**src/rtl/receive_data.sv**
```systemverilog
// receive_data: 8-bit UART receiver with 16x oversampling, majority-vote bit sampling and a consumer handshake.
// Ports: clk (system clock), reset (async, active high), rxd (serial input, idles high),
//        rxdAck (clears rxdValid/rxdOverrun), rxdData (last good byte), rxdValid (unacknowledged byte present),
//        rxdBusy (frame in progress), rxdFrameErr (pulse on bad stop bit), rxdParityErr (pulse on parity mismatch),
//        rxdOverrun (sticky, a good byte overwrote an unacknowledged one).
// Build option: define RXD_PARITY_EN to receive one even-parity bit between the data and stop bits.
module receive_data #(
    parameter int ClkFrequency = 25000000,
    parameter int Baud = 9600,
    parameter int TickAccWidth = 16
) (
    input  logic       clk,
    input  logic       reset,
    input  logic       rxd,
    input  logic       rxdAck,
    output logic [7:0] rxdData,
    output logic       rxdValid,
    output logic       rxdBusy,
    output logic       rxdFrameErr,
    output logic       rxdParityErr,
    output logic       rxdOverrun
);
    // Rounded phase increment for a 16 x Baud tick; the accumulator MSB is the carry out.
    localparam logic [63:0] IncWide =
        ((64'(Baud) * 64'd16 << TickAccWidth) + 64'(ClkFrequency / 2)) / 64'(ClkFrequency);
    localparam logic [TickAccWidth:0] Inc = IncWide[TickAccWidth:0];

    typedef enum logic [2:0] {
        IDLE,
        START,
        DATA,
`ifdef RXD_PARITY_EN
        PARITY,
`endif
        STOP
    } state_t;

    state_t                state;
    logic [TickAccWidth:0] acc;
    logic [1:0]            sync;
    logic [3:0]            cnt;
    logic [2:0]            bit_idx;
    logic [7:0]            shift;
    logic                  s7, s8;
    logic                  tick, rx, vote, stop_dec, par_err, good;

    assign tick     = acc[TickAccWidth];
    assign rx       = sync[1];
    assign vote     = (s7 & s8) | (s7 & rx) | (s8 & rx);
    assign stop_dec = tick & (state == STOP) & (cnt == 4'd9);
    assign good     = stop_dec & vote & ~par_err;
    assign rxdBusy  = state != IDLE;

`ifdef RXD_PARITY_EN
    logic par_bit;
    assign par_err = ^shift ^ par_bit;
    always_ff @(posedge clk or posedge reset)
        if (reset)
            par_bit <= 1'b0;
        else if (tick && state == PARITY && cnt == 4'd9)
            par_bit <= vote;
`else
    assign par_err = 1'b0;
`endif

    always_ff @(posedge clk or posedge reset)
        if (reset) begin
            acc  <= '0;
            sync <= 2'b11;
        end else begin
            acc  <= {1'b0, acc[TickAccWidth-1:0]} + Inc;
            sync <= {sync[0], rxd};
        end

    always_ff @(posedge clk or posedge reset) begin
        if (reset) begin
            state        <= IDLE;
            cnt          <= '0;
            bit_idx      <= '0;
            shift        <= '0;
            s7           <= 1'b1;
            s8           <= 1'b1;
            rxdData      <= '0;
            rxdValid     <= 1'b0;
            rxdFrameErr  <= 1'b0;
            rxdParityErr <= 1'b0;
            rxdOverrun   <= 1'b0;
        end else begin
            // A bad stop bit outranks a parity mismatch, so the two never pulse together.
            rxdFrameErr  <= stop_dec & ~vote;
            rxdParityErr <= stop_dec & vote & par_err;
            if (good) begin
                rxdData    <= shift;
                rxdValid   <= 1'b1;
                rxdOverrun <= ~rxdAck & (rxdValid | rxdOverrun);
            end else if (rxdAck) begin
                rxdValid   <= 1'b0;
                rxdOverrun <= 1'b0;
            end
            if (tick) begin
                cnt <= cnt + 4'd1;
                if (cnt == 4'd7) s7 <= rx;
                if (cnt == 4'd8) s8 <= rx;
                case (state)
                    IDLE: begin
                        cnt <= '0;
                        if (!rx) state <= START;
                    end
                    START:
                        if (cnt == 4'd9 && vote) begin
                            state <= IDLE;
                            cnt   <= '0;
                        end else if (cnt == 4'd15) begin
                            state   <= DATA;
                            bit_idx <= '0;
                        end
                    DATA: begin
                        if (cnt == 4'd9) shift <= {vote, shift[7:1]};
                        if (cnt == 4'd15) begin
                            bit_idx <= bit_idx + 3'd1;
`ifdef RXD_PARITY_EN
                            if (bit_idx == 3'd7) state <= PARITY;
`else
                            if (bit_idx == 3'd7) state <= STOP;
`endif
                        end
                    end
`ifdef RXD_PARITY_EN
                    PARITY:
                        if (cnt == 4'd15) state <= STOP;
`endif
                    STOP:
                        // Leave mid stop bit so an immediately following start edge is seen.
                        if (cnt == 4'd9) begin
                            state <= IDLE;
                            cnt   <= '0;
                        end
                    default: state <= IDLE;
                endcase
            end
        end
    end
endmodule
```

- - - - -

## What is needed
The answer must be one number: how many lines in the records above contain "rxdData".

## Written answer
4